___ Data for review

### src/include/match_defs.svh
`ifndef MATCH_DEFS_SVH
`define MATCH_DEFS_SVH

// Stream context sizing
`define MATCH_STREAMS 64
`define MATCH_ID_W 6
`define MATCH_BYTE_W 8
`define MATCH_CNT_W 16

// Wishbone bus widths
`define MATCH_ADR_W 4
`define MATCH_DAT_W 32

// Register byte offsets
`define MATCH_REG_ENA_LO 4'h0
`define MATCH_REG_ENA_HI 4'h4
`define MATCH_REG_MCOUNT 4'h8
`define MATCH_REG_PCOUNT 4'hC

`endif
### src/hdl/match_pkg.sv
package match_pkg;

  // DFA for the string "SMB"
  // ST_HIT means the last byte completed the pattern
  typedef enum logic [1:0] {
    ST_IDLE = 2'd0,
    ST_S    = 2'd1,
    ST_SM   = 2'd2,
    ST_HIT  = 2'd3
  } dfa_state_e;

  // Decoded opcode of one payload byte
  typedef enum logic [1:0] {
    CLS_S     = 2'd0,
    CLS_M     = 2'd1,
    CLS_B     = 2'd2,
    CLS_OTHER = 2'd3
  } byte_class_e;

  // Register selected by the Wishbone address
  typedef enum logic [1:0] {
    SEL_ENA_LO = 2'd0,
    SEL_ENA_HI = 2'd1,
    SEL_MCOUNT = 2'd2,
    SEL_PCOUNT = 2'd3
  } csr_sel_e;

endpackage

### src/hdl/match_ifs.sv
`include "match_defs.svh"

// Decode to execute; one byte or one context load per cycle
interface dfa_step_if;
  logic                    vld;
  match_pkg::byte_class_e  byte_cls;
  logic                    last;
  logic                    load;
  match_pkg::dfa_state_e   load_state;
  // Held from the load for the whole packet
  logic                    enable;
  logic [`MATCH_ID_W-1:0]  stream_id;

  modport src (output vld, byte_cls, last, load, load_state, enable, stream_id);
  modport snk (input vld, byte_cls, last, load, load_state, enable, stream_id);
endinterface

// Execute to result
// last without vld is the start-of-packet cue that follows a load
interface dfa_result_if;
  logic                    vld;
  logic                    hit;
  logic                    last;
  logic                    enable;
  logic [`MATCH_ID_W-1:0]  stream_id;
  match_pkg::dfa_state_e   state;

  modport src (output vld, hit, last, enable, stream_id, state);
  modport snk (input vld, hit, last, enable, stream_id, state);
endinterface

### src/hdl/regex_matcher_top.sv
`include "match_defs.svh"

module regex_matcher_top (
  input  logic                     clk,
  input  logic                     rst_n,
  // Packet side
  input  logic [`MATCH_BYTE_W-1:0] char_in,
  input  logic                     char_vld,
  input  logic                     load_state,
  input  logic                     new_stream,
  input  logic [`MATCH_ID_W-1:0]   stream_id,
  input  logic                     eop,
  output logic                     fired,
  // Wishbone side
  input  logic                     wb_cyc,
  input  logic                     wb_stb,
  input  logic                     wb_we,
  input  logic [`MATCH_ADR_W-1:0]  wb_adr,
  input  logic [`MATCH_DAT_W-1:0]  wb_dat_i,
  output logic [`MATCH_DAT_W-1:0]  wb_dat_o,
  output logic                     wb_ack
);

  dfa_step_if   step_bus ();
  dfa_result_if res_bus ();

  // Context save path back to decode
  logic                      save_vld;
  logic [`MATCH_ID_W-1:0]    save_id;
  match_pkg::dfa_state_e     save_state;
  logic [`MATCH_STREAMS-1:0] enable_mask;
  logic [`MATCH_CNT_W-1:0]   match_count;
  logic [`MATCH_CNT_W-1:0]   pkt_count;
  logic                      clr_mcount;

  char_decode u_char_decode (
    .clk(clk), .rst_n(rst_n), .char_in(char_in), .char_vld(char_vld),
    .load_state(load_state), .new_stream(new_stream), .stream_id(stream_id), .eop(eop),
    .enable_mask(enable_mask), .save_vld(save_vld), .save_id(save_id),
    .save_state(save_state), .step(step_bus)
  );

  dfa_execute u_dfa_execute (.clk(clk), .rst_n(rst_n), .step(step_bus), .res(res_bus));

  match_result u_match_result (
    .clk(clk), .rst_n(rst_n), .res(res_bus), .clr_mcount(clr_mcount), .fired(fired),
    .save_vld(save_vld), .save_id(save_id), .save_state(save_state),
    .match_count(match_count), .pkt_count(pkt_count)
  );

  regex_csr u_regex_csr (
    .clk(clk), .rst_n(rst_n), .wb_cyc(wb_cyc), .wb_stb(wb_stb), .wb_we(wb_we),
    .wb_adr(wb_adr), .wb_dat_i(wb_dat_i), .match_count(match_count), .pkt_count(pkt_count),
    .wb_dat_o(wb_dat_o), .wb_ack(wb_ack), .enable_mask(enable_mask), .clr_mcount(clr_mcount)
  );

endmodule

### src/hdl/regex_csr.sv
`include "match_defs.svh"

module regex_csr (
  input  logic                      clk,
  input  logic                      rst_n,
  input  logic                      wb_cyc,
  input  logic                      wb_stb,
  input  logic                      wb_we,
  input  logic [`MATCH_ADR_W-1:0]   wb_adr,
  input  logic [`MATCH_DAT_W-1:0]   wb_dat_i,
  input  logic [`MATCH_CNT_W-1:0]   match_count,
  input  logic [`MATCH_CNT_W-1:0]   pkt_count,
  output logic [`MATCH_DAT_W-1:0]   wb_dat_o,
  output logic                      wb_ack,
  output logic [`MATCH_STREAMS-1:0] enable_mask,
  output logic                      clr_mcount
);

  match_pkg::csr_sel_e sel;
  logic [`MATCH_DAT_W-1:0] rd_data;
  // Set after an ack until the master drops stb
  logic held;
  logic req_new;

  assign req_new = wb_cyc && wb_stb && !wb_ack && !held;

  // Address decode
  // Unmapped offsets fall on the read-only packet counter
  always_comb
  begin
    case (wb_adr)
      `MATCH_REG_ENA_LO: sel = match_pkg::SEL_ENA_LO;
      `MATCH_REG_ENA_HI: sel = match_pkg::SEL_ENA_HI;
      `MATCH_REG_MCOUNT: sel = match_pkg::SEL_MCOUNT;
      default:           sel = match_pkg::SEL_PCOUNT;
    endcase
  end

  always_comb
  begin
    case (sel)
      match_pkg::SEL_ENA_LO: rd_data = enable_mask[`MATCH_DAT_W-1:0];
      match_pkg::SEL_ENA_HI: rd_data = enable_mask[`MATCH_STREAMS-1:`MATCH_DAT_W];
      match_pkg::SEL_MCOUNT: rd_data = `MATCH_DAT_W'(match_count);
      default:               rd_data = `MATCH_DAT_W'(pkt_count);
    endcase
  end

  always_ff @(posedge clk)
  begin
    if (!rst_n)
    begin
      wb_ack      <= 1'b0;
      held        <= 1'b0;
      clr_mcount  <= 1'b0;
      enable_mask <= '0;
    end
    else
    begin
      wb_ack     <= req_new;
      held       <= wb_stb && (held || wb_ack);
      // Any write to MCOUNT clears it
      clr_mcount <= req_new && wb_we && (sel == match_pkg::SEL_MCOUNT);
      if (req_new && wb_we && sel == match_pkg::SEL_ENA_LO)
        enable_mask[`MATCH_DAT_W-1:0] <= wb_dat_i;
      if (req_new && wb_we && sel == match_pkg::SEL_ENA_HI)
        enable_mask[`MATCH_STREAMS-1:`MATCH_DAT_W] <= wb_dat_i;
    end
  end

  // Read data lands together with the ack
  always_ff @(posedge clk)
  begin
    if (req_new && !wb_we)
      wb_dat_o <= rd_data;
  end

  a_ack_in_cycle: assert property (@(posedge clk) disable iff (!rst_n)
    wb_ack |-> (wb_cyc && wb_stb));

endmodule

### src/hdl/match_result.sv
`include "match_defs.svh"

module match_result (
  input  logic                    clk,
  input  logic                    rst_n,
  dfa_result_if.snk               res,
  input  logic                    clr_mcount,
  output logic                    fired,
  output logic                    save_vld,
  output logic [`MATCH_ID_W-1:0]  save_id,
  output match_pkg::dfa_state_e   save_state,
  output logic [`MATCH_CNT_W-1:0] match_count,
  output logic [`MATCH_CNT_W-1:0] pkt_count
);

  logic load_cue;
  logic end_item;
  logic pkt_hit;

  // Start of packet marker from the execute stage
  assign load_cue = !res.vld && res.last;
  assign end_item = res.vld && res.last;
  // Sticky flag plus the byte now ending the packet
  assign pkt_hit  = fired || res.hit;

  always_ff @(posedge clk)
  begin
    if (!rst_n)
    begin
      fired       <= 1'b0;
      save_vld    <= 1'b0;
      match_count <= '0;
      pkt_count   <= '0;
    end
    else
    begin
      save_vld <= end_item && res.enable;

      // Per-packet match flag
      if (load_cue)
        fired <= 1'b0;
      else if (res.vld && res.hit)
        fired <= 1'b1;

      // Every finished packet is counted, enabled or not
      if (end_item)
        pkt_count <= pkt_count + 1'b1;

      // Host clear wins over a same-cycle increment
      if (clr_mcount)
        match_count <= '0;
      else if (end_item && res.enable)
        match_count <= match_count + `MATCH_CNT_W'(pkt_hit);
    end
  end

  // Context to save, captured with the last byte
  always_ff @(posedge clk)
  begin
    if (end_item)
    begin
      save_id    <= res.stream_id;
      save_state <= res.state;
    end
  end

  a_save_pulse: assert property (@(posedge clk) disable iff (!rst_n)
    save_vld |=> !save_vld);

endmodule

### src/hdl/dfa_execute.sv
module dfa_execute (
  input  logic       clk,
  input  logic       rst_n,
  dfa_step_if.snk    step,
  dfa_result_if.src  res
);

  match_pkg::dfa_state_e cur_state;
  match_pkg::dfa_state_e nxt_state;

  // Transition function for "SMB"
  always_comb
  begin
    case (step.byte_cls)
      // An S always restarts the pattern
      match_pkg::CLS_S:
        nxt_state = match_pkg::ST_S;
      match_pkg::CLS_M:
        nxt_state = (cur_state == match_pkg::ST_S) ? match_pkg::ST_SM : match_pkg::ST_IDLE;
      match_pkg::CLS_B:
        nxt_state = (cur_state == match_pkg::ST_SM) ? match_pkg::ST_HIT : match_pkg::ST_IDLE;
      default:
        nxt_state = match_pkg::ST_IDLE;
    endcase
  end

  // Running state; a load overwrites it
  always_ff @(posedge clk)
  begin
    if (!rst_n)
      cur_state <= match_pkg::ST_IDLE;
    else if (step.load)
      cur_state <= step.load_state;
    else if (step.vld)
      cur_state <= nxt_state;
  end

  // Result item, one cycle behind the step
  always_ff @(posedge clk)
  begin
    if (!rst_n)
    begin
      res.vld  <= 1'b0;
      res.last <= 1'b0;
    end
    else
    begin
      res.vld <= step.vld;
      // Load shows up as last without vld
      res.last <= step.vld ? step.last : step.load;
    end
  end

  always_ff @(posedge clk)
  begin
    res.hit       <= (nxt_state == match_pkg::ST_HIT);
    res.state     <= nxt_state;
    res.enable    <= step.enable;
    res.stream_id <= step.stream_id;
  end

  a_no_byte_with_load: assert property (@(posedge clk) disable iff (!rst_n)
    !(step.vld && step.load));

endmodule

### src/hdl/char_decode.sv
`include "match_defs.svh"

module char_decode (
  input  logic                      clk,
  input  logic                      rst_n,
  input  logic [`MATCH_BYTE_W-1:0]  char_in,
  input  logic                      char_vld,
  input  logic                      load_state,
  input  logic                      new_stream,
  input  logic [`MATCH_ID_W-1:0]    stream_id,
  input  logic                      eop,
  input  logic [`MATCH_STREAMS-1:0] enable_mask,
  input  logic                      save_vld,
  input  logic [`MATCH_ID_W-1:0]    save_id,
  input  match_pkg::dfa_state_e     save_state,
  dfa_step_if.src                   step
);

  // Saved DFA state, one entry per stream
  match_pkg::dfa_state_e ctx_mem [`MATCH_STREAMS];
  match_pkg::byte_class_e cls;

  // Byte classifier
  always_comb
  begin
    case (char_in)
      "S":     cls = match_pkg::CLS_S;
      "M":     cls = match_pkg::CLS_M;
      "B":     cls = match_pkg::CLS_B;
      default: cls = match_pkg::CLS_OTHER;
    endcase
  end

  // Context write-back from the result stage
  always_ff @(posedge clk)
  begin
    if (!rst_n)
    begin
      for (int i = 0; i < `MATCH_STREAMS; i++)
        ctx_mem[i] <= match_pkg::ST_IDLE;
    end
    else if (save_vld)
      ctx_mem[save_id] <= save_state;
  end

  // Valid flags of the step item
  always_ff @(posedge clk)
  begin
    if (!rst_n)
    begin
      step.vld  <= 1'b0;
      step.last <= 1'b0;
      step.load <= 1'b0;
    end
    else
    begin
      step.vld  <= char_vld;
      step.last <= char_vld && eop;
      step.load <= load_state;
    end
  end

  // Payload; stream id and enable bit are latched only at the load
  always_ff @(posedge clk)
  begin
    step.byte_cls <= cls;
    if (load_state)
    begin
      // New streams start from idle, old ones resume the saved state
      step.load_state <= new_stream ? match_pkg::ST_IDLE : ctx_mem[stream_id];
      step.enable     <= enable_mask[stream_id];
      step.stream_id  <= stream_id;
    end
  end

  // Three idle cycles after eop keep the save ahead of any reload
  a_eop_gap: assert property (@(posedge clk) disable iff (!rst_n)
    (char_vld && eop) |=> !load_state [*3]);

  a_no_byte_on_load: assert property (@(posedge clk) disable iff (!rst_n)
    !(char_vld && load_state));

endmodule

______

__What is being asked__
All lines above that include the word "from" should be located and copied.

__Answer box__
  // Held from the load for the whole packet
  // Start of packet marker from the execute stage
  // Context write-back from the result stage
      // New streams start from idle, old ones resume the saved state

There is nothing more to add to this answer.